ムゲ山(向山)

日曜の朝、思わぬ陽射しがあったので成瀬川の岸辺に立ち寄りました。

その日の朝は除雪車出動なし。真冬日が続いていたので2日ほどまた降り積もった新雪も軽く雪原は歩きやすい状態です。その歩きやすさと陽射しについ誘われ、急きょ9時過ぎ、自宅前の「ムゲ山」に上がりました。

歩き始めてすぐに杉林の中で目にしたのは、何かの鳥がタカの仲間の猛禽類に襲われた跡。雪上に小羽がちらばっています。今々襲われた様子で、羽には新しい血と肉片の着いているのもあります。羽の大きさや様子からして狙われたのはカケスでしょうか。

ムゲ山の稜線は北西の風当たりが強く、ここにはいつも大きなダシ(雪庇)ができます。そのダシは、自重に耐えきれず崩れ落ちるまで塊となって膨らみ続けます。最短距離で稜線に上がるにはダシの切れ目を選んで通ります。ダシにおさえられている樹木をみれば、雪の厚さは4㍍以上。ダシの越え所はどこか?その時に役に立つのは動物の足跡。この日はノウサギが上り越えた足跡を見つけ、それを目印にたどってダシの上に上がりました。

ムゲ山のうち大きなヒラ(底雪崩)が毎年落ちるキノギッピラは、樹木が少なくわが集落を眼下にのぞむのに都合のよい所。ここまで上がればキノギッピラの頂部に行き、そこからまたダシの切れ目を選んで斜面に下り、集落の一部を望むのがお定まりのコースです。

ここのヒラ(底雪崩)は今年はまだ落ちていなくて、ひび割れができはじめています。昨年春は例年より大きなヒラが落ちた大斜面です。ひび割れの1㍍ほど上まで刺激しないよう静かに下りて止まり、まずは冬の集落をながめ、朝に立ち寄った川筋も見下ろしました。(13日の集落は積雪2.5㍍前後、今年もそれと同じような大雪崩が落ちるでしょう。
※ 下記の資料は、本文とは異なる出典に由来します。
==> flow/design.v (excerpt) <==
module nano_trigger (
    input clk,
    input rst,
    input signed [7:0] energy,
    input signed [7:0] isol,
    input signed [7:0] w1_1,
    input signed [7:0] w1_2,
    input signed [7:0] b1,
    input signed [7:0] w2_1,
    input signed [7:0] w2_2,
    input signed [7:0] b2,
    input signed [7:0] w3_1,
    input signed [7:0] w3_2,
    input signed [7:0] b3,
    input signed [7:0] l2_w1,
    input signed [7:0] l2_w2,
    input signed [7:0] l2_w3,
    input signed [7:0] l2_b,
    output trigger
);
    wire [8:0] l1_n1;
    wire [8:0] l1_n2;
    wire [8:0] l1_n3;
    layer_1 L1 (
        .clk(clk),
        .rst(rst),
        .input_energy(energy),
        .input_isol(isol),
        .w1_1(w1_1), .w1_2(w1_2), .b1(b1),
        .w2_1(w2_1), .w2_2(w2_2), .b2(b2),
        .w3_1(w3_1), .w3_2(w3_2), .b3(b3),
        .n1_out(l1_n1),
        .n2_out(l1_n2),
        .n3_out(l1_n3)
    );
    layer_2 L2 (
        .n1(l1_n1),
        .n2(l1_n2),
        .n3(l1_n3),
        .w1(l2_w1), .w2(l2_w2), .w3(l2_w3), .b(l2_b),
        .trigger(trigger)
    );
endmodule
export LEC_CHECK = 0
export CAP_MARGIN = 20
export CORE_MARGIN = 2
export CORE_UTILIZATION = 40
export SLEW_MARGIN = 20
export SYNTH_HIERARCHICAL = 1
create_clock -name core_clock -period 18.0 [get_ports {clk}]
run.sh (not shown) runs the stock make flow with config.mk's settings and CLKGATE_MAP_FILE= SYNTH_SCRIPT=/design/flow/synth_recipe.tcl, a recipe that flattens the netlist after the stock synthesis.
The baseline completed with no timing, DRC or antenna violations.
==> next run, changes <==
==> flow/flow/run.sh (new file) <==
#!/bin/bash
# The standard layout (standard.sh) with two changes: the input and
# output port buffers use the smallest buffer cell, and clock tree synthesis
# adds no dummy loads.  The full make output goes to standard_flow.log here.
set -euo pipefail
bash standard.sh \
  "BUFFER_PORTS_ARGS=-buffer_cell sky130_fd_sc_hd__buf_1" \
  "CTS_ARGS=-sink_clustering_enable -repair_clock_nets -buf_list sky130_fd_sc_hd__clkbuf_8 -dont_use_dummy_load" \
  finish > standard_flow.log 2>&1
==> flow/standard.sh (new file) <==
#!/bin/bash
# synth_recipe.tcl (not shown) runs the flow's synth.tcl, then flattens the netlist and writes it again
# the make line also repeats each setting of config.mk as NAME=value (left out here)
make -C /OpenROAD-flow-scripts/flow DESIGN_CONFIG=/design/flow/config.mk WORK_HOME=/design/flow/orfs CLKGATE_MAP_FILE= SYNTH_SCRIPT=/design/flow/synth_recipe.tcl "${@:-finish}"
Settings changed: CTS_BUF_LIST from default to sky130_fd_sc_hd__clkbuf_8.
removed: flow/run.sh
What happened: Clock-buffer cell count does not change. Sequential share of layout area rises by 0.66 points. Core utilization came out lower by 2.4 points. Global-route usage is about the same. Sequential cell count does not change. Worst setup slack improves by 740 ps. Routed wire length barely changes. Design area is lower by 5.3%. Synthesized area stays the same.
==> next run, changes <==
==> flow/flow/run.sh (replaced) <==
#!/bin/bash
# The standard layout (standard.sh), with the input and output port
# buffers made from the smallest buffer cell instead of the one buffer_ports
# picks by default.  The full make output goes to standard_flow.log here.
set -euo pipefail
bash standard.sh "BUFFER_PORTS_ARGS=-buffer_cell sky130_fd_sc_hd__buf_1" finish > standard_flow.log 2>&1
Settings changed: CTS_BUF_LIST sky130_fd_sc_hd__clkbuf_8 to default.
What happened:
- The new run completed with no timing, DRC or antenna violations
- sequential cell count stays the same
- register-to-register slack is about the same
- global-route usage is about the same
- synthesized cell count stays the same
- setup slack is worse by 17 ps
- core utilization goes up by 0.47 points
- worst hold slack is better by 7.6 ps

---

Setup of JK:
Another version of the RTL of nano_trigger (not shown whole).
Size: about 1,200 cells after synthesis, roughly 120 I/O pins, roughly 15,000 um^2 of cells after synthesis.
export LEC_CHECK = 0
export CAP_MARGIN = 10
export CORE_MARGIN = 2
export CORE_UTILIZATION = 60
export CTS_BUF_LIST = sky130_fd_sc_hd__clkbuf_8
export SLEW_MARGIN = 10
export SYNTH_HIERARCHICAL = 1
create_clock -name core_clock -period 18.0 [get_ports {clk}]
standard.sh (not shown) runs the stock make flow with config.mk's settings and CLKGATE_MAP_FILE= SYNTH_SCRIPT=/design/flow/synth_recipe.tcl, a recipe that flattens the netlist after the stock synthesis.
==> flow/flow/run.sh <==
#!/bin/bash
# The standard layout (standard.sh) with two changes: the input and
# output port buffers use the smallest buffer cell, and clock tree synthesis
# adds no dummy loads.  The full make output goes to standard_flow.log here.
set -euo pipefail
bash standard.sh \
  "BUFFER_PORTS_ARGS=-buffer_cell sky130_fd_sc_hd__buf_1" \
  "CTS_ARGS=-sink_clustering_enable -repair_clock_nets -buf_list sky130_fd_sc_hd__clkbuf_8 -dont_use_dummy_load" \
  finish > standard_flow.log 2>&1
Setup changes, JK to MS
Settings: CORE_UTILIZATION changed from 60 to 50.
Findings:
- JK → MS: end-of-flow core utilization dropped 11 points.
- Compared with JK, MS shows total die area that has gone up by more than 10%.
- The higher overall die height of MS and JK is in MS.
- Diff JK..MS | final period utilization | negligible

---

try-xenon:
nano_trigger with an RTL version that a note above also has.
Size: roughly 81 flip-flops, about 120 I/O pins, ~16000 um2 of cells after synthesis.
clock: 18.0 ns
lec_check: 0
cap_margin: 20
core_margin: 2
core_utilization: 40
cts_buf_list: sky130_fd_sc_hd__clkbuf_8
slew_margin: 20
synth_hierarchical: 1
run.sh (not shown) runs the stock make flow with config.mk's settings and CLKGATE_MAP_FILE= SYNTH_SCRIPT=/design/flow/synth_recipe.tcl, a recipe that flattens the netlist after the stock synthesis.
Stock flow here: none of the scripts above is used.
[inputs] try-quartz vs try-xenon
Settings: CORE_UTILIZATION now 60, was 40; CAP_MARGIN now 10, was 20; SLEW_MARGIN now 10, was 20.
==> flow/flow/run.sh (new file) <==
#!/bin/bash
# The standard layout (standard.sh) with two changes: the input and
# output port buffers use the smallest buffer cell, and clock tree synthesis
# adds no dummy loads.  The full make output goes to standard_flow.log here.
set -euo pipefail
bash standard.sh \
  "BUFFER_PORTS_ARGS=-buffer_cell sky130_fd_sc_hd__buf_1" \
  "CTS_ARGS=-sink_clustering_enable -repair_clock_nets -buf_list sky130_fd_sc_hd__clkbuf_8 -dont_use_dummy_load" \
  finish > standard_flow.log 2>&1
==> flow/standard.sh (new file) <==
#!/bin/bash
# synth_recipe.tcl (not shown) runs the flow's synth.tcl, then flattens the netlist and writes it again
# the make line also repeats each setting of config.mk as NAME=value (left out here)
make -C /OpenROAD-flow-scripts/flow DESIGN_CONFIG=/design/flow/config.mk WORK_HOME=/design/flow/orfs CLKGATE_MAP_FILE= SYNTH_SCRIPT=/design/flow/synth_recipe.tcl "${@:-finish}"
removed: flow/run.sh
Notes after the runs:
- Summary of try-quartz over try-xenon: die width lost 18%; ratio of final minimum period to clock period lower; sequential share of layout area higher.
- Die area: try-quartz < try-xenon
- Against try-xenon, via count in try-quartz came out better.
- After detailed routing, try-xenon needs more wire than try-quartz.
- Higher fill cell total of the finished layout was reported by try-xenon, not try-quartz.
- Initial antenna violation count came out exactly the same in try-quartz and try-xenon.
What follows belongs to an exercise in optimizing a design on an open flow for small area and a short achievable clock period; a production flow would make more cautious choices.
Function was not checked in any run shown here: the RTL went through the layout flow alone.
Power is estimated from default activity; no workload was simulated.

==> flow/design.v, too long to show whole: its modules and the start of the top module <==
// module Decoder_Unit: 9 lines
// module ALU_MUL: 901 lines
// module ALU_DIV: 194 lines
// module ALU_ADDSUB: 44 lines
// module LOGIC_UNIT: 8 lines
// module CMP_UNIT: 11 lines
// module SHIFT_UNIT: 9 lines
// module ALU_TOP: 62 lines
module ALU_TOP (
input wire signed [15:0] A,
input wire signed [15:0] B,
input wire [3:0] ALU_FUNC,
input wire CLK,
input wire RST,
output reg signed [31:0] Arith_OUT,
output reg [15:0] Logic_OUT,
output reg [1:0] CMP_OUT,
output reg [16:0] SHIFT_OUT,
output reg Arith_Flag, Logic_Flag, CMP_Flag, SHIFT_Flag
	);
  // ...
==> flow/flow/run.sh <==
#!/bin/bash
# The standard layout (standard.sh) with three changes:
#  - synthesis is the standard synthesis with ABC's mapping script replaced by
#    flow/abc.script (flow/synth.tcl); the registers are the standard synthesis's;
#  - every port is buffered by the smallest buffer cell instead of the one buffer_ports
#    picks by default;
#  - repair_timing aims for 46 ns of setup slack (SETUP_SLACK_MARGIN) instead of 0, so the
#    resizer upsizes the critical path; the clock and constraints stay the design's.
# Each tool's output lands in the ORFS logs under orfs/logs/; make's own output goes to
# standard_flow.log in this folder.
set -euo pipefail
bash standard.sh "SYNTH_SCRIPT=$PWD/flow/synth.tcl" \
  "BUFFER_PORTS_ARGS=-buffer_cell sky130_fd_sc_hd__buf_1" \
  SETUP_SLACK_MARGIN=46 finish > standard_flow.log 2>&1
==> flow/flow/abc.script <==
strash
dch
map -a
topo
stime -c
==> flow/flow/synth.tcl <==
# The standard synthesis (synth_recipe.tcl in the work folder), with ABC's mapping script
# replaced by flow/abc.script. Only the combinational mapping changes; the registers are the
# standard synthesis's.
set my_flow_dir [file dirname [file normalize [info script]]]
proc abc {args} {
  set i [lsearch -exact $args -script]
  if {$i >= 0} { lset args [expr {$i + 1}] [file join $::my_flow_dir abc.script] }
  yosys abc {*}$args
}
source [file join [file dirname $my_flow_dir] synth_recipe.tcl]
==> flow/standard.sh <==
#!/bin/bash
# synth_recipe.tcl (not shown) runs the flow's synth.tcl, then flattens the netlist and writes it again
# the make line also repeats each setting of config.mk as NAME=value (left out here)
make -C /OpenROAD-flow-scripts/flow DESIGN_CONFIG=/design/flow/config.mk WORK_HOME=/design/flow/orfs CLKGATE_MAP_FILE= SYNTH_SCRIPT=/design/flow/synth_recipe.tcl "${@:-finish}"
==> flow/config.mk <==
export PLATFORM = sky130hd
export DESIGN_NAME = ALU_TOP
export DESIGN_NICKNAME = ALU_TOP
export VERILOG_FILES = /design/flow/design.v
export SDC_FILE = /design/flow/constraint.sdc
export NUM_CORES = 4
export LEC_CHECK = 0
export ABC_AREA = 1
export CAP_MARGIN = 20
export CORE_MARGIN = 2
export CORE_UTILIZATION = 40
export SLEW_MARGIN = 20
==> flow/constraint.sdc <==
create_clock -name core_clock -period 95.0 [get_ports {CLK}]
set_input_delay 19.0000 -clock core_clock [delete_from_list [all_inputs] [get_ports {CLK}]]
set_output_delay 19.0000 -clock core_clock [all_outputs]
set_load 0.01 [all_outputs]
==> results by group, run 1 <==
Status
  – Run status: finished clean

Clocking
  – Post-CTS Setup Bufs: 5
  – Clock buffer depth: 2
  – Root Buffer: clkbuf_16
  – CTS tree: done

Critical path
  – Worst EP required: 95.23 ns
  – Worst path top cell family by delay: compound AO/OA/AOI/OAI gates
  – Critical Path End Type: flip-flop
  – Instance count on the critical path: 182
  – Crit-path slowest cell: nor4_4
  – Crit. Startpoint: A[2]

Finish
  – Layout clock buffer count: 9
  – Largest register FFs: 32
  – Non-clk bufs: 204
  – Fraction of layout cells with a size suffix above 1: 0.110
  – Final Non-Filler Cells: 2,625
  – Largest regs: Arith_OUT (32), SHIFT_OUT (17), Logic_OUT (16)
  – Inverters: 218
  – NonClk Buf Share: 0.0658
  – Clk tree area frac: 0.0200
  – Fin area: 17,600 µm²

Job
  – Max Cap Viol: 0

GRT
  – Gr busiest metal: met2

STA
  – Final-report setup violation count: 0

Power
  – Part of the power in combinational logic: 0.812
  – Sw Ratio: 0.513

Synth
  – Post-synthesis area per instance: 7.75 µm²
  – Register area share after synthesis: 0.119
  – Synth Warn #: 1
  – EDFF count, synth: 0

Routing
  – Drt drc: 0
  – M1 WL: 22.2 mm
  – DR vias: 15,252
  – Vias/cell: 5.81
  – Top sig layer: met4
  – Metal2 WL: 25.8 mm

Floorplanning
  – Die ar.: 39,000 µm²
  – Ports: 109

Placement
  – Worst slack, placed: 41.05 ns
  – Post-DP HPWL: 39.0 mm
From an optimization exercise on the open Yosys and OpenROAD flow, aimed at small area; shortcuts taken in it are not production practice.
Function was checked by simulation only, so behaviour that the tests miss may differ from the original.
No driver is modelled on the clock port, so clock power and skew are understated where the tree is cut down; a real chip needs a root buffer or a tree.
No activity file was given, so power comes from the tool's default toggle rates.

**design/flow/flow/run.sh**
```bash
#!/bin/bash
# Own layout flow: the standard ORFS flow, with two synthesis changes and
# smaller port buffers.
#  - synthesis is ORFS's synth.tcl (through synth_recipe.tcl, so the registers,
#    their names and cells are the standard synthesis's), but the final ABC
#    mapping uses flow/area.abc (area-oriented restructuring and mapping,
#    no gate upsizing), and the full-adder extraction is off;
#  - the ports are buffered with sky130_fd_sc_hd__buf_1;
#  - after CTS, the clock tree's leaf buffers are folded into its root
#    buffer (flow/fixcts.tcl): one clkbuf_4 drives the dozen flip-flops.
set -euo pipefail
W=$PWD
sed "s#\$::env(SCRIPTS_DIR)/synth.tcl#$W/my_synth.tcl#" synth_recipe.tcl > my_synth_recipe.tcl
awk -v s="$W/flow/area.abc" '{print} /synth_preamble.tcl/ {print "set abc_args [lreplace $abc_args 1 1 " s "]"}' \
    "$FLOW_HOME/scripts/synth.tcl" > my_synth.tcl
grep -q "lreplace \$abc_args 1 1" my_synth.tcl
ARGS=(SYNTH_SCRIPT=$W/my_synth_recipe.tcl ADDER_MAP_FILE=
      "BUFFER_PORTS_ARGS=-buffer_cell sky130_fd_sc_hd__buf_1"
      "CTS_ARGS=-sink_clustering_enable -repair_clock_nets -buf_list sky130_fd_sc_hd__clkbuf_4 -dont_use_dummy_load")
bash standard.sh "${ARGS[@]}" cts > standard_to_cts.log 2>&1
R=$W/orfs/results/$FLOW_PLATFORM/binaryDisplay/base
IN_ODB=$R/4_cts.odb OUT_ODB=$R/4_cts.odb openroad -no_init -exit flow/fixcts.tcl > fixcts.log 2>&1
bash standard.sh "${ARGS[@]}" finish > standard_finish.log 2>&1
```
**design/flow/flow/area.abc**
```
strash
dc2
balance
rewrite
refactor
balance
rewrite
rewrite -z
balance
refactor -z
rewrite -z
balance
dc2
&get -n
&deepsyn -T 240
&put
dc2
dch
amap
topo
```
**design/flow/flow/fixcts.tcl**
```tcl
# Collapse CTS's two-level clock tree into its root buffer: every clock sink
# of a leaf buffer is moved to the root buffer's output net, then the leaf
# buffers are removed. The root buffer (a clkbuf_4) then drives all the
# flip-flops, so the clock port still drives only that one buffer.
# Usage: IN_ODB=... OUT_ODB=... openroad -exit fixcts.tcl
read_db $::env(IN_ODB)
set block [ord::get_db_block]
set clk [$block findNet clk]
set root ""
foreach it [$clk getITerms] {
  if {[$it isInputSignal]} {
    set inst [$it getInst]
    if {[string match "*clkbuf*" [[$inst getMaster] getName]]} { set root $inst }
  }
}
if {$root == ""} { puts "no root clock buffer"; exit 1 }
set rootout ""
foreach it [$root getITerms] { if {[$it isOutputSignal]} { set rootout [$it getNet] } }
puts "root [$root getName] drives [$rootout getName]"
set leaves {}
foreach it [$rootout getITerms] {
  set inst [$it getInst]
  if {$inst != $root && [string match "*clkbuf*" [[$inst getMaster] getName]]} { lappend leaves $inst }
}
foreach leaf $leaves {
  set lout ""
  foreach it [$leaf getITerms] { if {[$it isOutputSignal]} { set lout [$it getNet] } }
  set sinks {}
  foreach it [$lout getITerms] { if {[$it getInst] != $leaf} { lappend sinks $it } }
  foreach it $sinks { $it disconnect; $it connect $rootout }
  puts "leaf [$leaf getName]: moved [llength $sinks] sinks"
  odb::dbInst_destroy $leaf
  odb::dbNet_destroy $lout
}
write_db $::env(OUT_ODB)
```
**design/flow/standard.sh**
```bash
#!/bin/bash
# synth_recipe.tcl (not shown) runs the flow's synth.tcl, then flattens the netlist and writes it again
# the make line also repeats each setting of config.mk as NAME=value (left out here)
make -C /OpenROAD-flow-scripts/flow DESIGN_CONFIG=/design/flow/config.mk WORK_HOME=/design/flow/orfs CLKGATE_MAP_FILE= SYNTH_SCRIPT=/design/flow/synth_recipe.tcl "${@:-finish}"
```
**design/flow/config.mk**
```make
export PLATFORM = sky130hd
export DESIGN_NAME = binaryDisplay
export DESIGN_NICKNAME = binaryDisplay
export VERILOG_FILES = /design/flow/design.v
export SDC_FILE = /design/flow/constraint.sdc
export NUM_CORES = 4
export LEC_CHECK = 0
export ABC_AREA = 1
export ABC_CLOCK_PERIOD_IN_PS = 50000
export CAP_MARGIN = 20
export CORE_MARGIN = 2
export CORE_UTILIZATION = 20
export CTS_BUF_LIST = sky130_fd_sc_hd__clkbuf_4
export SLEW_MARGIN = 20
```
**design/flow/constraint.sdc**
```tcl
create_clock -name core_clock -period 50.0 [get_ports {clk}]
set_input_delay 10.0000 -clock core_clock [delete_from_list [all_inputs] [get_ports {clk}]]
set_output_delay 10.0000 -clock core_clock [all_outputs]
set_load 0.01 [all_outputs]
```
)

ダシの上では手のとどく高さにあるヤドリギの緑と、小鳥たちの食べ残したその木の実が目に入ります。雪の世界の生きものたちと人にとっては、わずかな緑も、わずかな木の実もありがたしです。ノウサギが好物のコサバラ(コシアブラ)の樹皮を食べた跡も随所に。


集落をながめた後にはまた稜線に上がり、ダシの根元で危なくない箇所を選んで椿川方面がのぞめる尾根に向かいます。一部には崩落したり落ちる寸前のダシもあります。稜線の一箇所だけ、積雪ゼロ、ダシ(雪庇)もできずに土肌が見えます。ここは強烈な風の通り道で雪がすべてとばされてしまう所。こういう所は、数ある冬山歩きの中でもめったに見られません。常に風の強い地形が、こういう積雪ゼロのめずらしい様をつくるのでしょう。

期待した陽射しはすぐに隠されてしまい、手がかじかむほどに真冬日の雪が舞うお天気になりました。今年の私の冬山歩きはどうもお天気にあまり恵まれません。椿川方面の真冬の集落の様子を眼下に、連休の滑りを楽しむスキー場方面の人々を真正面に眺めて、すたこらさっさと下りへ。こんな歩きやすい雪の里山でも2時間ほどを要しました。